Anne Marie was pressured by her doctor not to keep her Down’s syndrome baby. She begins, “Watching Ella beam with pleasure, her piercing blue eyes sparkling as her adored big sister sings Twinkle Twinkle Little Star to her, it’s incomprehensible that most of the doctors I saw when I was pregnant were quite resolute in their advice: that I should abort her.”
The article continues, “How could we destroy our baby? But back at the hospital, the doctors wouldn’t let the subject of an abortion drop, even after we made our wishes clear. It felt like water torture – there was a constant drip-drip-drip of negativity at every consultation or scan. One doctor told us: ‘Your lives will never be your own.’ Another said: ‘Some people will feel you’re being selfish by having this child.’ Yet another: ‘Your other child will suffer as a result of this.’ We were made to feel very naïve….
“Ella was born on April 2, 2012, and we fell in love with her immediately. Surgery to repair her heart defect when she was four months old was a success. Now, despite being about four months behind in her development, in many ways she’s just like any other baby. She loves playing with bubbles at bathtime and listening to music.
“Our lives, although different and sometimes challenging, aren’t any less happy because of Ella. Our family and most of our friends have been amazing. The few friends who disapproved of our choice won’t feature in our lives again. Ella adores her big sister and Imogen in turn is devoted to her baby sister. None of us could imagine life without Ella. I shudder when I think how easy it would have been to give in to the pressure to terminate her.”
And finally, Fiona was advised her baby might be disabled and she should consider aborting. “By any standards, Joshua is a high-achieving teenager. As well as running for Sheffield and South Yorkshire, he’s predicted to get As or A+s in his 12 GCSEs this summer and has just won a scholarship to study A-levels at a private school.
“Like any mum, I’m very proud of him – but particularly so considering just 11 weeks before he was due, I was asked if I wanted to end the pregnancy and warned that if I did carry him to term, he might be severely disabled…. One of the doctors asked: ‘Do you want to continue with the pregnancy?’ He didn’t explicitly use the word abortion, but it was clear that was what he meant.
“I vividly remember a feeling of profound shock as those words sunk in. ‘Did they really just offer me a termination?’ I thought. Nobody ever spelled out what an abortion at 29 weeks would have involved, though presumably I would have had to give birth to my dead baby….

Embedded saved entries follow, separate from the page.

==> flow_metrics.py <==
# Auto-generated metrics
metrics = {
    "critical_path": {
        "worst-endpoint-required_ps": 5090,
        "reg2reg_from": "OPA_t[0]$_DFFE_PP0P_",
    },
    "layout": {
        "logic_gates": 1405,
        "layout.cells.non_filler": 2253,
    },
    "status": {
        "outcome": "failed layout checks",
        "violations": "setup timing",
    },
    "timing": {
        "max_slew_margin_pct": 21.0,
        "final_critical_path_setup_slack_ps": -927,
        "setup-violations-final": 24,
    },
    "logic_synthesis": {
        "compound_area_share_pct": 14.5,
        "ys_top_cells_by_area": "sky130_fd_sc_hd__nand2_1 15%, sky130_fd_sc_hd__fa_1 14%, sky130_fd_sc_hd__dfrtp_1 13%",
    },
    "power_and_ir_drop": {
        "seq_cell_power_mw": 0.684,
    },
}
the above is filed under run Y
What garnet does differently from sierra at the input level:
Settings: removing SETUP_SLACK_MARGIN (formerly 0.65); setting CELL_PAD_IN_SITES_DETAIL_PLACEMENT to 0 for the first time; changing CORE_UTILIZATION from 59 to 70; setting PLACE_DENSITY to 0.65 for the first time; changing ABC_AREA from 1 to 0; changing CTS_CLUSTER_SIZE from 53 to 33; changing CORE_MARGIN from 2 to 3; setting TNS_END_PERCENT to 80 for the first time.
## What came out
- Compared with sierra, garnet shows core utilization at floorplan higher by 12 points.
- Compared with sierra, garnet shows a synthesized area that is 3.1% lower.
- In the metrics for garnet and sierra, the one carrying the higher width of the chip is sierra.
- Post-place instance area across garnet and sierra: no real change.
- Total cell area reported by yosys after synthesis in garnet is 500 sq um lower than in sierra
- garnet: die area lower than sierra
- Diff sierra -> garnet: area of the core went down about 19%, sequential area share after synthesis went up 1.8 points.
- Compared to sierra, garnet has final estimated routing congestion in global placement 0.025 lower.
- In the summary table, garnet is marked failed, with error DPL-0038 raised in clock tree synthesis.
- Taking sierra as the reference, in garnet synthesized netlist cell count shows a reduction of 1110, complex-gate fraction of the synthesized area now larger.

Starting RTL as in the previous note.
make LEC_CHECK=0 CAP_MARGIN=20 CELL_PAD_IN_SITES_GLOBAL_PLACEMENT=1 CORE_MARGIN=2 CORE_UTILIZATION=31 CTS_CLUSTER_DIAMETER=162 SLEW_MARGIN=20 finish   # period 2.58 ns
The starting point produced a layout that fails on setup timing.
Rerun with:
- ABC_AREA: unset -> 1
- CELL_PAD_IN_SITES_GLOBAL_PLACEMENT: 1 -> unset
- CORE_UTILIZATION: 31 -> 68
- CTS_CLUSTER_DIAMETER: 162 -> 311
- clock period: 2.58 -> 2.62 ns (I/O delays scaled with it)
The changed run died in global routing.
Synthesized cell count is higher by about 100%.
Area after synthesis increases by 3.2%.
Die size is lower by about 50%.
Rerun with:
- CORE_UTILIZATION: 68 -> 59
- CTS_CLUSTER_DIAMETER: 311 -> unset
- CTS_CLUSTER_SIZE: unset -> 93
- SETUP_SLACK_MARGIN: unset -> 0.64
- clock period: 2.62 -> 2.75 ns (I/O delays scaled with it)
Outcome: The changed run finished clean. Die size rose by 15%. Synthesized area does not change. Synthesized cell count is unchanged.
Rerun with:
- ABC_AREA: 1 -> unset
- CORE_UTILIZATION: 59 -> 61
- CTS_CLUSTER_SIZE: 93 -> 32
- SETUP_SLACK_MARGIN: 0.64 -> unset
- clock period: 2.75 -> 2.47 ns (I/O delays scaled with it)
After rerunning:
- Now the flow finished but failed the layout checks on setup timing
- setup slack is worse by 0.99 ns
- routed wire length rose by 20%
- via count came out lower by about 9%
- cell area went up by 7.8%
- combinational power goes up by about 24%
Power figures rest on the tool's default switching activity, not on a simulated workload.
## wip/juniper
==> flow/design.v (excerpt) <==
module fft_16 #(
    parameter WD = 12,
    parameter WNRD = 9
)(
    input                  clk,
    input                  rst_n,
    input                  en,
    input  signed [WD-1:0] sin_re,
    input  signed [WD-1:0] sin_im,
    output signed [WD-1:0] sout_re,
    output signed [WD-1:0] sout_im
);
Settings: LEC_CHECK=0, ABC_AREA=1, CAP_MARGIN=10, CELL_PAD_IN_SITES_DETAIL_PLACEMENT=2, CELL_PAD_IN_SITES_GLOBAL_PLACEMENT=0, CORE_ASPECT_RATIO=1.35, CORE_MARGIN=5, CORE_UTILIZATION=46, GPL_ROUTABILITY_DRIVEN=0, HOLD_SLACK_MARGIN=0.12, MIN_ROUTING_LAYER=met2, PLACE_DENSITY=0.82, SETUP_SLACK_MARGIN=-0.02, SLEW_MARGIN=5, TNS_END_PERCENT=70; clock period 12.0 ns.
run.sh (not shown) runs the stock make flow with config.mk's settings and CLKGATE_MAP_FILE=.
wip/juniper: DPL-0033 in 3_5_place_dp -> run aborted
--- input diff wip/juniper..wip/cedar ---
- a deleted TNS_END_PERCENT that had been 70
- a change of CAP_MARGIN from 10 to 20
- a deleted GPL_ROUTABILITY_DRIVEN that had been 0
- a deleted ABC_AREA that had been 1
- a deleted MIN_ROUTING_LAYER that had been met2
- a deleted PLACE_DENSITY that had been 0.82
- a change of CORE_UTILIZATION from 46 to 72
- a change of SLEW_MARGIN from 5 to 20
- a deleted CORE_ASPECT_RATIO that had been 1.35
- a change of CORE_MARGIN from 5 to 2
- a deleted HOLD_SLACK_MARGIN that had been 0.12
- a deleted CELL_PAD_IN_SITES_GLOBAL_PLACEMENT that had been 0
- a change of SETUP_SLACK_MARGIN from -0.02 to -0.26
- a deleted CELL_PAD_IN_SITES_DETAIL_PLACEMENT that had been 2
- a change of the clock period (ns, I/O delays scaled along) from 12.0 to 9.7
==> comparison <==
wip/cedar: flow complete, layout not clean; failing: setup timing. Stage in which a tool error killed wip/juniper: 3_5_place_dp. Comparing wip/cedar and wip/juniper, the higher synthesized cell count is on wip/juniper. wip/cedar vs wip/juniper, register area share after synthesis went up by 0.26 points. Number of nets at floorplan (higher): wip/juniper. Higher adder-cell share of the synthesized area was reported by wip/cedar, not wip/juniper. Relative to wip/juniper, count of instantiated cells in the yosys netlist has gone down in wip/cedar.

“Because he was at such risk, Joshua was born by Caesarean section at 32 weeks in March 1997. He was immediately put on a ventilator in intensive care and remained in hospital for eight weeks. Yet, although his development was slightly delayed because he was a premature baby, essentially he was perfectly healthy and amazingly unscathed by what had happened to him in the womb.
“We were very fortunate. Even now I feel emotional when I think back. Given what we were being told, it would have been understandable if we’d chosen a different course of action. I feel so very grateful that we decided to follow our hearts and keep our baby.”
No further commentary is needed – these stories say it all.